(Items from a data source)
※ ※ ※
### src/rtl/tft_timing_gen_if.sv
// ---------------------------------------------------------------------------
// tft_timing_gen_if
// Purpose : bundles the run-control input and all timing/power outputs of the
//           TFT timing generator so that they pass between blocks as one port.
// Signals : enable        run request (1 = power up and run, 0 = orderly stop)
//           tft_vdd       panel supply enable
//           tft_display   panel DISP enable
//           tft_hsync     horizontal sync, active low
//           tft_vsync     vertical sync, active low
//           tft_data_ena  active-area flag
//           x, y          current pixel position
//           new_line      1-cycle strobe at x==0
//           new_frame     1-cycle strobe at x==0 && y==0
//           frame_count   completed-frame count
//           pwr_ready     panel powered and scanning
// Modports: master = timing generator, slave = consumer (ScreenMux, pixel src).
// ---------------------------------------------------------------------------
interface tft_timing_gen_if #(
    parameter int X_W    = 10,
    parameter int Y_W    = 9,
    parameter int FCNT_W = 8
);
    logic              enable;
    logic              tft_vdd;
    logic              tft_display;
    logic              tft_hsync;
    logic              tft_vsync;
    logic              tft_data_ena;
    logic [X_W-1:0]    x;
    logic [Y_W-1:0]    y;
    logic              new_line;
    logic              new_frame;
    logic [FCNT_W-1:0] frame_count;
    logic              pwr_ready;

    modport master (
        input  enable,
        output tft_vdd, tft_display, tft_hsync, tft_vsync, tft_data_ena,
        output x, y, new_line, new_frame, frame_count, pwr_ready
    );

    modport slave (
        output enable,
        input  tft_vdd, tft_display, tft_hsync, tft_vsync, tft_data_ena,
        input  x, y, new_line, new_frame, frame_count, pwr_ready
    );
endinterface
==> config.mk <==
export PLATFORM = sky130hd
export DESIGN_NAME = usb_fe_tx
export DESIGN_NICKNAME = d
export VERILOG_FILES = /design/src/rtl/usb_fe_tx.sv
export SDC_FILE = /design/constraint.sdc
export NUM_CORES = 1
export LEC_CHECK = 0
export BUFFER_PORTS_ARGS = -buffer_cell sky130_fd_sc_hd__buf_2
export CAP_MARGIN = 15
export CORE_MARGIN = 1.5
export CORE_UTILIZATION = 55
export CTS_BUF_LIST = sky130_fd_sc_hd__clkbuf_8
export CTS_CLUSTER_DIAMETER = 60
export DETAILED_ROUTE_END_ITERATION = 8
export GPL_TIMING_DRIVEN = 0
export PLACE_DENSITY = 0.8
export SYNTH_ARGS = -nofsm -noshare
export SYNTH_HDL_FRONTEND = slang
export SYNTH_SLANG_ARGS = --single-unit
==> constraint.sdc <==
create_clock -name clk -period 2.7 [get_ports clk]
set_clock_uncertainty 0.1 [all_clocks]
set_input_delay 0.27 -clock clk [delete_from_list [all_inputs] [get_ports clk]]
set_output_delay 0.27 -clock clk [all_outputs]
set_load 0.05 [all_outputs]
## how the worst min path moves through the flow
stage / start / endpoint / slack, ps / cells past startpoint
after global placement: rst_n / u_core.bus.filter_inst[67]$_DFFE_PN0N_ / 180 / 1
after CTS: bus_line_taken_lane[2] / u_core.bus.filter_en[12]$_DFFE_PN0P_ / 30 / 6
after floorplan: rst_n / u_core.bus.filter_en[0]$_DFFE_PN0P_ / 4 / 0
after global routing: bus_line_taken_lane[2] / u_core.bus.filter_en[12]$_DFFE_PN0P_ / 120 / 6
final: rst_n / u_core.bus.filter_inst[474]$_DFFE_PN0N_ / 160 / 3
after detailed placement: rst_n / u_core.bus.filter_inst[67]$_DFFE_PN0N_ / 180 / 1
※ ※ ※
» Work item: Collect every line above that contains the word "placement".

» Result:
after global placement: rst_n / u_core.bus.filter_inst[67]$_DFFE_PN0N_ / 180 / 1
after detailed placement: rst_n / u_core.bus.filter_inst[67]$_DFFE_PN0N_ / 180 / 1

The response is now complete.